_THE TASK_
Write out exactly the lines running from the one with "floorplanning,start_util,41.17,%" to the last line of the entries, keeping both the first and the last.

_Stored data entries_
━━━━━━━━━━

**config.mk**
```make
export PLATFORM = sky130hd
export DESIGN_NAME = mc_datapath_seq
export DESIGN_NICKNAME = d
export VERILOG_FILES = /design/src/rtl/mc_datapath_seq.sv
export SDC_FILE = /design/constraint.sdc
export NUM_CORES = 2
export LEC_CHECK = 0
export BUFFER_PORTS_ARGS = -buffer_cell sky130_fd_sc_hd__buf_2
export CAP_MARGIN = 25
export CELL_PAD_IN_SITES_DETAIL_PLACEMENT = 1
export CELL_PAD_IN_SITES_GLOBAL_PLACEMENT = 2
export CORE_ASPECT_RATIO = 1.5
export CORE_MARGIN = 2
export CORE_UTILIZATION = 41
export DETAILED_ROUTE_END_ITERATION = 8
export GPL_TIMING_DRIVEN = 0
export PLACE_DENSITY_LB_ADDON = 0.1
export SYNTH_ARGS = -nofsm -noshare
export SYNTH_HDL_FRONTEND = slang
export SYNTH_SLANG_ARGS = --single-unit
```
**constraint.sdc**
```tcl
create_clock -name clk -period 5.43 [get_ports clk]
set_clock_uncertainty 0.05 [all_clocks]
set_input_delay 0.2715 -clock clk [delete_from_list [all_inputs] [get_ports clk]]
set_output_delay 0.2715 -clock clk [all_outputs]
set_load 0.02 [all_outputs]
```
**src/rtl/mc_datapath_seq.sv**
```systemverilog
// mc_datapath_seq: multicycle RISC datapath that runs its own FETCH/DECODE/EXEC/MEM/WB sequence
// over req/ack instruction and data ports. Define MC_DP_PERF_EN to add retired/stall counters.
module mc_datapath_seq #(
   parameter int              XLEN     = 32,
   parameter int              NREG     = 32,
   parameter logic [XLEN-1:0] PC_RESET = '0,
   localparam int             RW       = $clog2(NREG)
) (
   input  logic            clk,
   input  logic            rst_n,
   output logic            imem_req_o,
   output logic [XLEN-1:0] imem_addr_o,
   input  logic            imem_ack_i,
   input  logic [XLEN-1:0] imem_rdata_i,
   output logic            dmem_req_o,
   output logic            dmem_we_o,
   output logic [XLEN-1:0] dmem_addr_o,
   output logic [XLEN-1:0] dmem_wdata_o,
   input  logic            dmem_ack_i,
   input  logic [XLEN-1:0] dmem_rdata_i,
   output logic [XLEN-1:0] ir_o,
   input  logic [RW-1:0]   rs1_i,
   input  logic [RW-1:0]   rs2_i,
   input  logic [RW-1:0]   rd_i,
   input  logic [XLEN-1:0] imm_i,
   input  logic [3:0]      alu_func_i,
   input  logic            src_a_npc_i,
   input  logic            src_b_imm_i,
   input  logic            mem_rd_i,
   input  logic            mem_wr_i,
   input  logic            wdata_npc_i,
   input  logic            wb_en_i,
   input  logic            wb_alu_i,
   input  logic            br_en_i,
   input  logic [1:0]      br_cond_i,
   input  logic            ret_i,
   input  logic            halt_i,
`ifdef MC_DP_PERF_EN
   output logic [XLEN-1:0] perf_retired_o,
   output logic [XLEN-1:0] perf_stall_o,
`endif
   output logic [2:0]      phase_o
);

   localparam int SHW = $clog2(XLEN);

   typedef enum logic [2:0] {
      PH_FETCH  = 3'd0,
      PH_DECODE = 3'd1,
      PH_EXEC   = 3'd2,
      PH_MEM    = 3'd3,
      PH_WB     = 3'd4,
      PH_HALT   = 3'd7
   } phase_e;

   phase_e                    phase_q, phase_d;
   logic [XLEN-1:0]           pc_q, pc_d;
   logic [XLEN-1:0]           ir_q, ir_d;
   logic [XLEN-1:0]           a_q, a_d;
   logic [XLEN-1:0]           b_q, b_d;
   logic [XLEN-1:0]           imm_q, imm_d;
   logic [XLEN-1:0]           alu_q, alu_d;
   logic [XLEN-1:0]           lmd_q, lmd_d;
   logic [XLEN-1:0]           npc_q, npc_d;
   logic [NREG-1:0][XLEN-1:0] rf_q;

   logic                      rf_we;
   logic [XLEN-1:0]           wb_data;
   logic [XLEN-1:0]           rs1_val, rs2_val;
   logic [XLEN-1:0]           op_a, op_b, alu_res;
   logic [SHW-1:0]            shamt;
   logic                      br_take;

   // R0 is never written, but force zero on read so the rule holds regardless of rf contents.
   assign rs1_val = (rs1_i == '0) ? '0 : rf_q[rs1_i];
   assign rs2_val = (rs2_i == '0) ? '0 : rf_q[rs2_i];
   assign wb_data = wb_alu_i ? alu_q : lmd_q;

   always_comb begin
      op_a  = src_a_npc_i ? npc_q : a_q;
      op_b  = src_b_imm_i ? imm_q : b_q;
      shamt = op_b[SHW-1:0];
      case (alu_func_i)
         4'd0:    alu_res = op_a + op_b;
         4'd1:    alu_res = op_a - op_b;
         4'd2:    alu_res = op_a & op_b;
         4'd3:    alu_res = op_a | op_b;
         4'd4:    alu_res = op_a ^ op_b;
         4'd5:    alu_res = ~op_a;
         4'd6:    alu_res = op_a << shamt;
         4'd7:    alu_res = op_a >> shamt;
         4'd8:    alu_res = $signed(op_a) >>> shamt;
         4'd9:    alu_res = {{(XLEN-1){1'b0}}, ($signed(op_a) < $signed(op_b))};
         default: alu_res = op_b;
      endcase
   end

   always_comb begin
      case (br_cond_i)
         2'b00:   br_take = (a_q == '0);
         2'b01:   br_take = ~a_q[XLEN-1] && (a_q != '0);
         2'b10:   br_take = a_q[XLEN-1];
         default: br_take = 1'b1;
      endcase
   end

   always_comb begin
      phase_d = phase_q;
      pc_d    = pc_q;
      ir_d    = ir_q;
      a_d     = a_q;
      b_d     = b_q;
      imm_d   = imm_q;
      alu_d   = alu_q;
      lmd_d   = lmd_q;
      npc_d   = npc_q;
      rf_we   = 1'b0;
      case (phase_q)
         PH_FETCH: begin
            if (imem_ack_i) begin
               ir_d    = imem_rdata_i;
               npc_d   = pc_q + XLEN'(1);
               phase_d = PH_DECODE;
            end
         end
         PH_DECODE: begin
            a_d     = rs1_val;
            b_d     = rs2_val;
            imm_d   = imm_i;
            phase_d = halt_i ? PH_HALT : PH_EXEC;
         end
         PH_EXEC: begin
            alu_d   = alu_res;
            phase_d = (mem_rd_i || mem_wr_i) ? PH_MEM : PH_WB;
         end
         PH_MEM: begin
            if (dmem_ack_i) begin
               // A combined rd+wr request is a write, so LMD only follows pure reads.
               if (!mem_wr_i) lmd_d = dmem_rdata_i;
               phase_d = PH_WB;
            end
         end
         PH_WB: begin
            rf_we   = wb_en_i && (rd_i != '0);
            pc_d    = ret_i ? lmd_q : (br_en_i && br_take) ? alu_q : npc_q;
            phase_d = PH_FETCH;
         end
         PH_HALT: phase_d = PH_HALT;
         default: phase_d = PH_FETCH;
      endcase
   end

   always_ff @(posedge clk or negedge rst_n) begin
      if (!rst_n) begin
         phase_q <= PH_FETCH;
         pc_q    <= PC_RESET;
         ir_q    <= '0;
         a_q     <= '0;
         b_q     <= '0;
         imm_q   <= '0;
         alu_q   <= '0;
         lmd_q   <= '0;
         npc_q   <= '0;
      end else begin
         phase_q <= phase_d;
         pc_q    <= pc_d;
         ir_q    <= ir_d;
         a_q     <= a_d;
         b_q     <= b_d;
         imm_q   <= imm_d;
         alu_q   <= alu_d;
         lmd_q   <= lmd_d;
         npc_q   <= npc_d;
      end
   end

   always_ff @(posedge clk or negedge rst_n) begin
      if (!rst_n)     rf_q        <= '0;
      else if (rf_we) rf_q[rd_i] <= wb_data;
   end

   // Fetch request is gated by rst_n so it drops the moment reset asserts.
   assign imem_req_o   = (phase_q == PH_FETCH) && rst_n;
   assign imem_addr_o  = pc_q;
   assign dmem_req_o   = (phase_q == PH_MEM);
   assign dmem_we_o    = (phase_q == PH_MEM) && mem_wr_i;
   assign dmem_addr_o  = alu_q;
   assign dmem_wdata_o = wdata_npc_i ? npc_q : b_q;
   assign ir_o         = ir_q;
   assign phase_o      = phase_q;

`ifdef MC_DP_PERF_EN
   logic [XLEN-1:0] retired_q, stall_q;

   always_ff @(posedge clk or negedge rst_n) begin
      if (!rst_n) begin
         retired_q <= '0;
         stall_q   <= '0;
      end else begin
         if (phase_q == PH_WB) retired_q <= retired_q + XLEN'(1);
         if ((phase_q == PH_FETCH && !imem_ack_i) || (phase_q == PH_MEM && !dmem_ack_i))
            stall_q <= stall_q + XLEN'(1);
      end
   end

   assign perf_retired_o = retired_q;
   assign perf_stall_o   = stall_q;
`endif

endmodule

```
==> flow_summary_export.csv <==
group,metric,value,unit
worst_setup_path,crit_arrival,6.13,ns
grt,grt-ovfl-total,0,
floorplanning,fp.dieArea,182300,µm²
worst_setup_path,critPathRequiredTime,6.05,ns
sta,drv_slew,0,
clock_tree,clockRootBuffer,"clkbuf_16",
placement,placedCellCount,10481,
sta,fin_tns_setup,-0.2391,ns
sta,setup_viol,5,
cells_and_area,area_growth,17.28,%
floorplanning,design.core.area,178100,µm²
cells_and_area,multiInputGateArea,38170,µm²
grt,grt.total_usage,43.85,%
pwr,switching_power,20.65,mW
worst_setup_path,cp-startpoint,"b_q[3]",
pwr,p_clk_share,23.4,%
floorplanning,num_io_pins,265,
worst_setup_path,crit_fanout,19,
worst_setup_path,r2r_cells,15,
pwr,power_leakage,37.32,nW
drt,drt_first_pass_iters,5,
cells_and_area,final.fill_count,20304,
sta,fin_crit,5.506,ns
hold_path,hold_class,"in2async",
clock_tree,clk_pin_slew,0.06,ns
worst_setup_path,slowest_stage,"clkbuf_2",
pwr,pwr-share-seq,31.9,%
placement,hpwl,325900,µm
pwr,combPwrFrac,44.7,%
drt,ant_nets,0,
drt,drc,0,
grt,grt_pass1_vias,75173,
pwr,ir_drop,0.3197,mV
drt,finalWirelength,401700,µm
sta,rsz0062_at_grt,"no",
grt,grt_pass1_wl,561800,µm
sta,max_slew_margin,16.26,%
cells_and_area,nets,8687,
synthesis,synth.yosys.seq_area_share,43.80,%
status,failed_checks,"negative setup slack",
placement,place_congestion,1.065,
worst_setup_path,end_kind,"flip-flop",
sta,fin_ws,-0.07590,ns
synthesis,ys_types,87,
floorplanning,start_util,41.17,%
floorplanning,fp.dieW,349.3,µm
sta,holdWs,0.01815,ns
cells_and_area,final_cell_mix,"dfrtp_1, nand2_1, o21ai_0, a21oi_1, clkbuf_1",
worst_setup_path,r2r_start,"b_q[3]",
drt,drt-vias-per-instance,6.423,
cells_and_area,layout_commonest_cell,"dfrtp_1",
clock_tree,cts_tree,"done",
sta,finalCritPeriodShare,101.4,%
sta,clock.fmax,181.6,MHz
sta,worstMarginPinSlew,1.243,ns
clock_tree,h-tree-depth,4,
grt,antenna_found_initial,34,
pwr,p_int,22.97,mW
worst_setup_path,reg2reg_to,"dmem_addr_o[31]",
grt,grt_max_degree,159,
synthesis,async_flop_share,100.0,%
pwr,p_total,43.62,mW
clock_tree,cts_buffers,148,
synthesis,synth_area,73310,µm²
synthesis,syn_area_per_cell,9.407,µm²
worst_setup_path,critPathLaunchType,"flip-flop",
status,run_status,"finished with violations",
clock_tree,clockBufferDepth,4,
pwr,swShare,47.35,%
worst_setup_path,crit_path_end,"dmem_addr_o[31]",
synthesis,synth_flop_cell,"dfrtp_1",
synthesis,syn_inst,7793,
worst_setup_path,crit_type,"reg2reg",
drt,drt_iter0_drc,5817,
floorplanning,die_height,521.9,µm
worst_setup_path,timing.critical_path.slowest_cell_delay,0.59,ns
worst_setup_path,reg2reg_slack,-0.08,ns
drt,wl_per_cell,36.87,µm
placement,port_buffers,254,
floorplanning,placementRows,190,
cells_and_area,final-seq-area,32110,µm²
clock_tree,cts.sinks,1283,
cells_and_area,drive_gt1_share,15.05,%
drt,num_vias,69979,
pwr,p_per_area,507.4,nW/µm²
synthesis,synth_edf_count,0,
sta,hold_viol,0,
clock_tree,clkLatencyLatePin,0.87,ns
worst_setup_path,cp_cell_sequence,"mux2i_2 -> clkbuf_2 -> clkbuf_1 -> buf_8 -> ha_1 -> o211ai_1 -> o21ai_1 -> o21a_1 -> o21ai_2 -> or4_1 -> a31oi_1 -> a31oi_2 -> mux2i_1 -> a211oi_1 -> a311oi_1",
synthesis,synth_warnings,0,
synthesis,syn_nets,8024,
job,cap_violations,0,
cells_and_area,stdcell_count,10895,
synthesis,synth_seq_cells,1283,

━━━━━━━━━━

_ANSWER FOR THIS EXERCISE_
floorplanning,start_util,41.17,%
floorplanning,fp.dieW,349.3,µm
sta,holdWs,0.01815,ns
cells_and_area,final_cell_mix,"dfrtp_1, nand2_1, o21ai_0, a21oi_1, clkbuf_1",
worst_setup_path,r2r_start,"b_q[3]",
drt,drt-vias-per-instance,6.423,
cells_and_area,layout_commonest_cell,"dfrtp_1",
clock_tree,cts_tree,"done",
sta,finalCritPeriodShare,101.4,%
sta,clock.fmax,181.6,MHz
sta,worstMarginPinSlew,1.243,ns
clock_tree,h-tree-depth,4,
grt,antenna_found_initial,34,
pwr,p_int,22.97,mW
worst_setup_path,reg2reg_to,"dmem_addr_o[31]",
grt,grt_max_degree,159,
synthesis,async_flop_share,100.0,%
pwr,p_total,43.62,mW
clock_tree,cts_buffers,148,
synthesis,synth_area,73310,µm²
synthesis,syn_area_per_cell,9.407,µm²
worst_setup_path,critPathLaunchType,"flip-flop",
status,run_status,"finished with violations",
clock_tree,clockBufferDepth,4,
pwr,swShare,47.35,%
worst_setup_path,crit_path_end,"dmem_addr_o[31]",
synthesis,synth_flop_cell,"dfrtp_1",
synthesis,syn_inst,7793,
worst_setup_path,crit_type,"reg2reg",
drt,drt_iter0_drc,5817,
floorplanning,die_height,521.9,µm
worst_setup_path,timing.critical_path.slowest_cell_delay,0.59,ns
worst_setup_path,reg2reg_slack,-0.08,ns
drt,wl_per_cell,36.87,µm
placement,port_buffers,254,
floorplanning,placementRows,190,
cells_and_area,final-seq-area,32110,µm²
clock_tree,cts.sinks,1283,
cells_and_area,drive_gt1_share,15.05,%
drt,num_vias,69979,
pwr,p_per_area,507.4,nW/µm²
synthesis,synth_edf_count,0,
sta,hold_viol,0,
clock_tree,clkLatencyLatePin,0.87,ns
worst_setup_path,cp_cell_sequence,"mux2i_2 -> clkbuf_2 -> clkbuf_1 -> buf_8 -> ha_1 -> o211ai_1 -> o21ai_1 -> o21a_1 -> o21ai_2 -> or4_1 -> a31oi_1 -> a31oi_2 -> mux2i_1 -> a211oi_1 -> a311oi_1",
synthesis,synth_warnings,0,
synthesis,syn_nets,8024,
job,cap_violations,0,
cells_and_area,stdcell_count,10895,
synthesis,synth_seq_cells,1283,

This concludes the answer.